Jack había pensado también en el desayuno, pues su estómago se lo estaba pidiendo desde hacía rato, y sintió una gran decepción.
—Tiene que despertarse ahora. Vamos a subir a la chalana porque la marea está a punto de cambiar.
Le sacudieron para despertarle y él les siguió hasta la cubierta con el montón de papeles bien sujeto.
En relación con su tamaño, los costados del
Arcturus
no eran muy altos, pero, a pesar de eso, la chalana estaba mucho más baja.
—¿Tenemos que cambiar de barco? —preguntó Stephen.
—Sí —respondió Jack.
—¿No sería mejor esperar a que subiera más la marea y la lancha estuviera más cerca de la cubierta?

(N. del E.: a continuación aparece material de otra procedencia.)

## src/hdl/swdm_pkg.sv

```systemverilog
// Shared constants, types and state codes for the sliding window distinct-count block.
package swdm_pkg;

    // Parameter defaults
    localparam int VALUE_COUNT_DEF = 1024;
    localparam int WINDOW_MAX_DEF  = 256;

    // Fixed field widths
    localparam int VALUE_W   = 10;
    localparam int SIZE_W    = 9;
    localparam int OUT_CNT_W = 9;

    // Configuration port
    localparam int APB_DATA_W = 32;
    localparam int PADDR_W    = 3;
    localparam int REG_IDX_W  = PADDR_W - 2;

    localparam logic [REG_IDX_W-1:0] REG_WINDOW_SIZE = '0;
    localparam logic [SIZE_W-1:0]    SIZE_RESET      = SIZE_W'(1);

    // Sequencer states
    typedef enum logic [3:0] {
        ST_CLEAR,
        ST_IDLE,
        ST_C0,
        ST_C1,
        ST_C2,
        ST_EMIT,
        ST_DR0,
        ST_DR1,
        ST_DR2
    } ctrl_state_t;

    // One result beat
    typedef struct packed {
        logic [OUT_CNT_W-1:0] distinct_now;
        logic                 window_full;
        logic [OUT_CNT_W-1:0] min_distinct;
        logic                 min_valid;
        logic                 sequence_done;
    } result_t;

endpackage

```

## src/hdl/swdm_if.sv

```systemverilog
// Valid/ready channel interfaces for input items and results.
interface swdm_item_if;
    import swdm_pkg::*;

    logic               valid;
    logic               ready;
    logic [VALUE_W-1:0] value;
    logic               end_of_sequence;

    modport source (output valid, output value, output end_of_sequence, input ready);
    modport sink   (input valid, input value, input end_of_sequence, output ready);
endinterface

interface swdm_result_if;
    import swdm_pkg::*;

    logic                 valid;
    logic                 ready;
    logic [OUT_CNT_W-1:0] distinct_now;
    logic                 window_full;
    logic [OUT_CNT_W-1:0] min_distinct;
    logic                 min_valid;
    logic                 sequence_done;

    modport source (output valid, output distinct_now, output window_full,
                    output min_distinct, output min_valid, output sequence_done,
                    input ready);
    modport sink   (input valid, input distinct_now, input window_full,
                    input min_distinct, input min_valid, input sequence_done,
                    output ready);
endinterface

```

## src/hdl/swdm_ctrl.sv

```systemverilog
// Sequencer and datapath: read-modify-write of the count table and window store.
module swdm_ctrl #(
    parameter int VALUE_COUNT = swdm_pkg::VALUE_COUNT_DEF,
    parameter int WINDOW_MAX  = swdm_pkg::WINDOW_MAX_DEF,
    parameter int VAL_AW      = $clog2(VALUE_COUNT),
    parameter int CNT_W       = $clog2(WINDOW_MAX + 1),
    parameter int PTR_W       = (WINDOW_MAX > 1) ? $clog2(WINDOW_MAX) : 1
) (
    input  logic                        clk,
    input  logic                        rst_n,
    swdm_item_if.sink                   item,
    swdm_result_if.source               result,
    input  logic [swdm_pkg::SIZE_W-1:0] window_size,
    // count table port
    output logic                        cnt_we,
    output logic [VAL_AW-1:0]           cnt_waddr,
    output logic [CNT_W-1:0]            cnt_wdata,
    output logic [VAL_AW-1:0]           cnt_raddr,
    input  logic [CNT_W-1:0]            cnt_rdata,
    // window store port
    output logic                        st_we,
    output logic [PTR_W-1:0]            st_waddr,
    output logic [VAL_AW-1:0]           st_wdata,
    output logic [PTR_W-1:0]            st_raddr,
    input  logic [VAL_AW-1:0]           st_rdata
);
    import swdm_pkg::*;

    // reduce an input value into the table range, one conditional subtract per bit
    function automatic logic [VAL_AW-1:0] reduce_value(input logic [VALUE_W-1:0] x);
        logic [VALUE_W-1:0]        r;
        logic [VAL_AW+VALUE_W-1:0] w;
        r = x;
        for (int k = VALUE_W - 1; k >= 0; k--)
        begin
            if ((32'(r) >> k) >= 32'(VALUE_COUNT))
            begin
                r = r - VALUE_W'(32'(VALUE_COUNT) << k);
            end
        end
        w = (VAL_AW + VALUE_W)'(r);
        return w[VAL_AW-1:0];
    endfunction

    ctrl_state_t state_reg, state_next;

    logic [VAL_AW-1:0] v_reg, v_next;
    logic [VAL_AW-1:0] v_old_reg, v_old_next;
    logic              last_reg, last_next;
    logic              drop_reg, drop_next;
    logic              same_reg, same_next;
    logic              inc_reg, inc_next;
    logic              drain_reg, drain_next;
    logic [PTR_W-1:0]  head_reg, head_next;
    logic [CNT_W-1:0]  fill_reg, fill_next;
    logic [CNT_W-1:0]  dist_reg, dist_next;
    logic [CNT_W-1:0]  best_reg, best_next;
    logic              best_valid_reg, best_valid_next;
    logic [VAL_AW-1:0] clr_reg, clr_next;
    logic              fwd_hit_reg, fwd_hit_next;
    logic [CNT_W-1:0]  fwd_data_reg, fwd_data_next;
    logic              out_valid_reg, out_valid_next;
    result_t           out_reg, out_next;
    result_t           res_reg, res_next;

    logic [CNT_W-1:0]  size_eff;
    logic [CNT_W:0]    h_ext;
    logic [CNT_W:0]    f_ext;
    logic [CNT_W:0]    pos_ext;
    logic [PTR_W-1:0]  oldest;
    logic [PTR_W-1:0]  head_inc;
    logic [CNT_W-1:0]  cnt_eff;
    logic [VAL_AW-1:0] v_in;
    logic              item_ready;
    logic              accept;
    logic              out_free;

    logic              same_c;
    logic              dec_c;
    logic [CNT_W-1:0]  dist_mid;
    logic [CNT_W-1:0]  dist_new;
    logic [CNT_W-1:0]  best_upd;
    logic              best_valid_upd;
    logic              full_c;
    result_t           res_c;

    // effective window size: zero acts as one, clamp to the store depth
    always_comb
    begin
        if (window_size == '0)
        begin
            size_eff = CNT_W'(1);
        end
        else if (32'(window_size) > 32'(WINDOW_MAX))
        begin
            size_eff = CNT_W'(WINDOW_MAX);
        end
        else
        begin
            size_eff = CNT_W'(window_size);
        end
    end

    // oldest entry position and head increment
    assign h_ext    = (CNT_W + 1)'(head_reg);
    assign f_ext    = (CNT_W + 1)'(fill_reg);
    assign pos_ext  = (h_ext >= f_ext) ? (h_ext - f_ext)
                                       : (h_ext + (CNT_W + 1)'(WINDOW_MAX) - f_ext);
    assign oldest   = pos_ext[PTR_W-1:0];
    assign head_inc = (head_reg == PTR_W'(WINDOW_MAX - 1)) ? '0 : head_reg + PTR_W'(1);

    // count read data with bypass of a write that hit the same entry
    assign cnt_eff = fwd_hit_reg ? fwd_data_reg : cnt_rdata;

    assign v_in       = reduce_value(item.value);
    assign out_free   = !out_valid_reg || result.ready;
    assign item_ready = (state_reg == ST_IDLE) ||
                        ((state_reg == ST_C2) && out_free && !last_reg);
    assign accept     = item.valid && item_ready;
    assign item.ready = item_ready;

    // update arithmetic of the finishing step
    always_comb
    begin
        same_c   = drop_reg && (st_rdata == v_reg);
        dec_c    = drop_reg && !same_reg && (cnt_eff != '0);
        dist_mid = (dec_c && (cnt_eff == CNT_W'(1)) && (dist_reg != '0))
                   ? dist_reg - CNT_W'(1) : dist_reg;
        dist_new = dist_mid + CNT_W'(inc_reg);
        full_c   = (fill_reg == size_eff);
        best_upd       = best_reg;
        best_valid_upd = best_valid_reg;
        if (full_c && (!best_valid_reg || (dist_new < best_reg)))
        begin
            best_upd       = dist_new;
            best_valid_upd = 1'b1;
        end
        res_c.distinct_now  = OUT_CNT_W'(dist_new);
        res_c.window_full   = full_c;
        res_c.min_distinct  = best_valid_upd ? OUT_CNT_W'(best_upd) : '0;
        res_c.min_valid     = best_valid_upd;
        res_c.sequence_done = last_reg;
    end

    // next state and memory control
    always_comb
    begin
        state_next      = state_reg;
        v_next          = v_reg;
        v_old_next      = v_old_reg;
        last_next       = last_reg;
        drop_next       = drop_reg;
        same_next       = same_reg;
        inc_next        = inc_reg;
        drain_next      = drain_reg;
        head_next       = head_reg;
        fill_next       = fill_reg;
        dist_next       = dist_reg;
        best_next       = best_reg;
        best_valid_next = best_valid_reg;
        clr_next        = clr_reg;
        out_valid_next  = out_valid_reg && !result.ready;
        out_next        = out_reg;
        res_next        = res_reg;

        cnt_we    = 1'b0;
        cnt_waddr = v_reg;
        cnt_wdata = '0;
        cnt_raddr = v_reg;
        st_we     = 1'b0;
        st_waddr  = head_reg;
        st_wdata  = v_reg;
        st_raddr  = oldest;

        case (state_reg)
            ST_CLEAR:
            begin
                cnt_we    = 1'b1;
                cnt_waddr = clr_reg;
                cnt_wdata = '0;
                if (clr_reg == VAL_AW'(VALUE_COUNT - 1))
                begin
                    state_next = ST_IDLE;
                end
                else
                begin
                    clr_next = clr_reg + VAL_AW'(1);
                end
            end

            ST_IDLE:
            begin
                state_next = ST_IDLE;
            end

            // item start after extra drops
            ST_C0:
            begin
                cnt_raddr  = v_reg;
                st_raddr   = oldest;
                drop_next  = (fill_reg >= size_eff);
                state_next = ST_C1;
            end

            // oldest value known: bump the entering count, fetch the leaving one
            ST_C1:
            begin
                same_next  = same_c;
                inc_next   = !same_c && (cnt_eff == '0);
                v_old_next = st_rdata;
                if (!same_c)
                begin
                    cnt_we    = 1'b1;
                    cnt_waddr = v_reg;
                    cnt_wdata = cnt_eff + CNT_W'(1);
                end
                cnt_raddr = st_rdata;
                st_we     = 1'b1;
                st_waddr  = head_reg;
                st_wdata  = v_reg;
                head_next = head_inc;
                fill_next = drop_reg ? fill_reg : fill_reg + CNT_W'(1);
                state_next = ST_C2;
            end

            // write back the leaving count and form the result
            ST_C2:
            begin
                if (dec_c)
                begin
                    cnt_we    = 1'b1;
                    cnt_waddr = v_old_reg;
                    cnt_wdata = cnt_eff - CNT_W'(1);
                end
                dist_next = dist_new;
                res_next  = res_c;
                if (last_reg)
                begin
                    best_next       = '0;
                    best_valid_next = 1'b0;
                end
                else
                begin
                    best_next       = best_upd;
                    best_valid_next = best_valid_upd;
                end
                if (out_free)
                begin
                    out_next       = res_c;
                    out_valid_next = 1'b1;
                    drain_next     = 1'b1;
                    state_next     = last_reg ? ST_DR0 : ST_IDLE;
                end
                else
                begin
                    state_next = ST_EMIT;
                end
            end

            ST_EMIT:
            begin
                if (out_free)
                begin
                    out_next       = res_reg;
                    out_valid_next = 1'b1;
                    drain_next     = 1'b1;
                    state_next     = last_reg ? ST_DR0 : ST_IDLE;
                end
            end

            // single drop: read store, read count, write back
            ST_DR0:
            begin
                st_raddr   = oldest;
                state_next = ST_DR1;
            end

            ST_DR1:
            begin
                cnt_raddr  = st_rdata;
                v_old_next = st_rdata;
                state_next = ST_DR2;
            end

            ST_DR2:
            begin
                if (cnt_eff != '0)
                begin
                    cnt_we    = 1'b1;
                    cnt_waddr = v_old_reg;
                    cnt_wdata = cnt_eff - CNT_W'(1);
                    if ((cnt_eff == CNT_W'(1)) && (dist_reg != '0))
                    begin
                        dist_next = dist_reg - CNT_W'(1);
                    end
                end
                fill_next = fill_reg - CNT_W'(1);
                if (drain_reg)
                begin
                    if (fill_reg == CNT_W'(1))
                    begin
                        head_next  = '0;
                        dist_next  = '0;
                        state_next = ST_IDLE;
                    end
                    else
                    begin
                        state_next = ST_DR0;
                    end
                end
                else if ((fill_reg - CNT_W'(1)) > size_eff)
                begin
                    state_next = ST_DR0;
                end
                else
                begin
                    state_next = ST_C0;
                end
            end

            default:
            begin
                state_next = ST_IDLE;
            end
        endcase

        // new item beat: start reads now, or run extra drops first
        if (accept)
        begin
            v_next    = v_in;
            last_next = item.end_of_sequence;
            if (fill_reg > size_eff)
            begin
                drain_next = 1'b0;
                state_next = ST_DR0;
            end
            else
            begin
                cnt_raddr  = v_in;
                st_raddr   = oldest;
                drop_next  = (fill_reg >= size_eff);
                state_next = ST_C1;
            end
        end
    end

    // bypass capture for a read that meets a write
    assign fwd_hit_next  = cnt_we && (cnt_waddr == cnt_raddr);
    assign fwd_data_next = cnt_wdata;

    // control registers
    always_ff @(posedge clk or negedge rst_n)
    begin
        if (!rst_n)
        begin
            state_reg      <= ST_CLEAR;
            drain_reg      <= 1'b0;
            head_reg       <= '0;
            fill_reg       <= '0;
            dist_reg       <= '0;
            best_reg       <= '0;
            best_valid_reg <= 1'b0;
            clr_reg        <= '0;
            fwd_hit_reg    <= 1'b0;
            out_valid_reg  <= 1'b0;
            last_reg       <= 1'b0;
            drop_reg       <= 1'b0;
            same_reg       <= 1'b0;
            inc_reg        <= 1'b0;
        end
        else
        begin
            state_reg      <= state_next;
            drain_reg      <= drain_next;
            head_reg       <= head_next;
            fill_reg       <= fill_next;
            dist_reg       <= dist_next;
            best_reg       <= best_next;
            best_valid_reg <= best_valid_next;
            clr_reg        <= clr_next;
            fwd_hit_reg    <= fwd_hit_next;
            out_valid_reg  <= out_valid_next;
            last_reg       <= last_next;
            drop_reg       <= drop_next;
            same_reg       <= same_next;
            inc_reg        <= inc_next;
        end
    end

    // payload registers
    always_ff @(posedge clk)
    begin
        v_reg        <= v_next;
        v_old_reg    <= v_old_next;
        fwd_data_reg <= fwd_data_next;
        out_reg      <= out_next;
        res_reg      <= res_next;
    end

    assign result.valid         = out_valid_reg;
    assign result.distinct_now  = out_reg.distinct_now;
    assign result.window_full   = out_reg.window_full;
    assign result.min_distinct  = out_reg.min_distinct;
    assign result.min_valid     = out_reg.min_valid;
    assign result.sequence_done = out_reg.sequence_done;

endmodule

```

## src/flat_wrapper.sv

```systemverilog
// flat-port wrapper written by rule: the top's interface ports become plain ports
module swdm_ctrl_flat import swdm_pkg::*;
#(
    parameter int VALUE_COUNT = swdm_pkg::VALUE_COUNT_DEF,
    parameter int WINDOW_MAX  = swdm_pkg::WINDOW_MAX_DEF,
    parameter int VAL_AW      = $clog2(VALUE_COUNT),
    parameter int CNT_W       = $clog2(WINDOW_MAX + 1),
    parameter int PTR_W       = (WINDOW_MAX > 1) ? $clog2(WINDOW_MAX) : 1
)
  (clk, rst_n, window_size, cnt_we, cnt_waddr, cnt_wdata, cnt_raddr, cnt_rdata, st_we, st_waddr, st_wdata, st_raddr, st_rdata, item_valid, item_value, item_end_of_sequence, item_ready, result_valid, result_distinct_now, result_window_full, result_min_distinct, result_min_valid, result_sequence_done, result_ready);
  swdm_item_if item_i ();
  swdm_result_if result_i ();
  input  logic clk;
  input  logic rst_n;
  input  logic [swdm_pkg::SIZE_W-1:0] window_size;
  output logic cnt_we;
  output logic [VAL_AW-1:0] cnt_waddr;
  output logic [CNT_W-1:0] cnt_wdata;
  output logic [VAL_AW-1:0] cnt_raddr;
  input  logic [CNT_W-1:0] cnt_rdata;
  output logic st_we;
  output logic [PTR_W-1:0] st_waddr;
  output logic [VAL_AW-1:0] st_wdata;
  output logic [PTR_W-1:0] st_raddr;
  input  logic [VAL_AW-1:0] st_rdata;
  input wire logic [$bits(item_i.valid)-1:0] item_valid;
  input wire logic [$bits(item_i.value)-1:0] item_value;
  input wire logic [$bits(item_i.end_of_sequence)-1:0] item_end_of_sequence;
  output wire logic [$bits(item_i.ready)-1:0] item_ready;
  output wire logic [$bits(result_i.valid)-1:0] result_valid;
  output wire logic [$bits(result_i.distinct_now)-1:0] result_distinct_now;
  output wire logic [$bits(result_i.window_full)-1:0] result_window_full;
  output wire logic [$bits(result_i.min_distinct)-1:0] result_min_distinct;
  output wire logic [$bits(result_i.min_valid)-1:0] result_min_valid;
  output wire logic [$bits(result_i.sequence_done)-1:0] result_sequence_done;
  input wire logic [$bits(result_i.ready)-1:0] result_ready;
  assign item_i.valid = item_valid;
  assign item_i.value = item_value;
  assign item_i.end_of_sequence = item_end_of_sequence;
  assign item_ready = item_i.ready;
  assign result_valid = result_i.valid;
  assign result_distinct_now = result_i.distinct_now;
  assign result_window_full = result_i.window_full;
  assign result_min_distinct = result_i.min_distinct;
  assign result_min_valid = result_i.min_valid;
  assign result_sequence_done = result_i.sequence_done;
  assign result_i.ready = result_ready;
  swdm_ctrl #(.VALUE_COUNT(VALUE_COUNT), .WINDOW_MAX(WINDOW_MAX), .VAL_AW(VAL_AW), .CNT_W(CNT_W), .PTR_W(PTR_W)) u_core (.clk(clk), .rst_n(rst_n), .item(item_i), .result(result_i), .window_size(window_size), .cnt_we(cnt_we), .cnt_waddr(cnt_waddr), .cnt_wdata(cnt_wdata), .cnt_raddr(cnt_raddr), .cnt_rdata(cnt_rdata), .st_we(st_we), .st_waddr(st_waddr), .st_wdata(st_wdata), .st_raddr(st_raddr), .st_rdata(st_rdata));
endmodule
```

## config.mk

```make
export PLATFORM = sky130hd
export DESIGN_NAME = swdm_ctrl_flat
export DESIGN_NICKNAME = d
export VERILOG_FILES = /design/src/hdl/swdm_pkg.sv /design/src/hdl/swdm_if.sv /design/src/hdl/swdm_ctrl.sv /design/src/flat_wrapper.sv
export SDC_FILE = /design/constraint.sdc
export NUM_CORES = 1
export LEC_CHECK = 0
export BUFFER_PORTS_ARGS = -buffer_cell sky130_fd_sc_hd__buf_2
export CAP_MARGIN = 10
export CORE_UTILIZATION = 42
export DETAILED_ROUTE_END_ITERATION = 10
export GPL_TIMING_DRIVEN = 0
export PLACE_DENSITY_LB_ADDON = 0.15
export SYNTH_ARGS = -nofsm -noshare
export SYNTH_HDL_FRONTEND = slang
export SYNTH_SLANG_ARGS = --single-unit
```

## constraint.sdc

```tcl
create_clock -name clk -period 6.6 [get_ports clk]
set_clock_uncertainty 0.2 [all_clocks]
set_input_delay 0.66 -clock clk [delete_from_list [all_inputs] [get_ports clk]]
set_output_delay 0.66 -clock clk [all_outputs]
set_load 0.05 [all_outputs]
```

—Su posición relativa seguiría siendo la misma, te lo aseguro. Además, ya la marea ha alcanzado su nivel máximo. Tú has saltado muchas veces a lanchas que estaban más bajas, Stephen.
—Estaba pensando en Diana.
—¡Ah, Diana! Saltará sin dificultad. Tú la ayudas a pasar por encima de la borda y yo la cogeré cuando caiga en la chalana. ¿Dónde está su baúl, Diana? Stephen, sujeta ese cabo y tira de él hacia abajo despacio cuando te diga.
Entonces pasó por encima de la borda, se colocó en el pescante y luego se agarró a una vigota con la mano izquierda y bajó a la chalana.
—¡Tira hacia abajo! —gritó y enseguida el pequeño baúl bajó hasta la chalana—. ¡Ahora Diana!
Le indicó que pusiera los pies en el pescante y luego gritó:
—¡Cuidado con las enaguas! ¡Salta!
—¡Al diablo con las enaguas! —dijo Diana y saltó.
Jack la cogió con el brazo sano.
—Nadie podría decir que es usted ligera, Diana —dijo con la cara enrojecida mientras la ponía de pie en el suelo entre los botes con cebo, de los cuales salía un repugnante olor a calamares descompuestos—. ¡Vamos, Stephen!
En el muelle se oían pasar los coches y en el puerto se oían voces y se veían oscilar las luces de los faroles.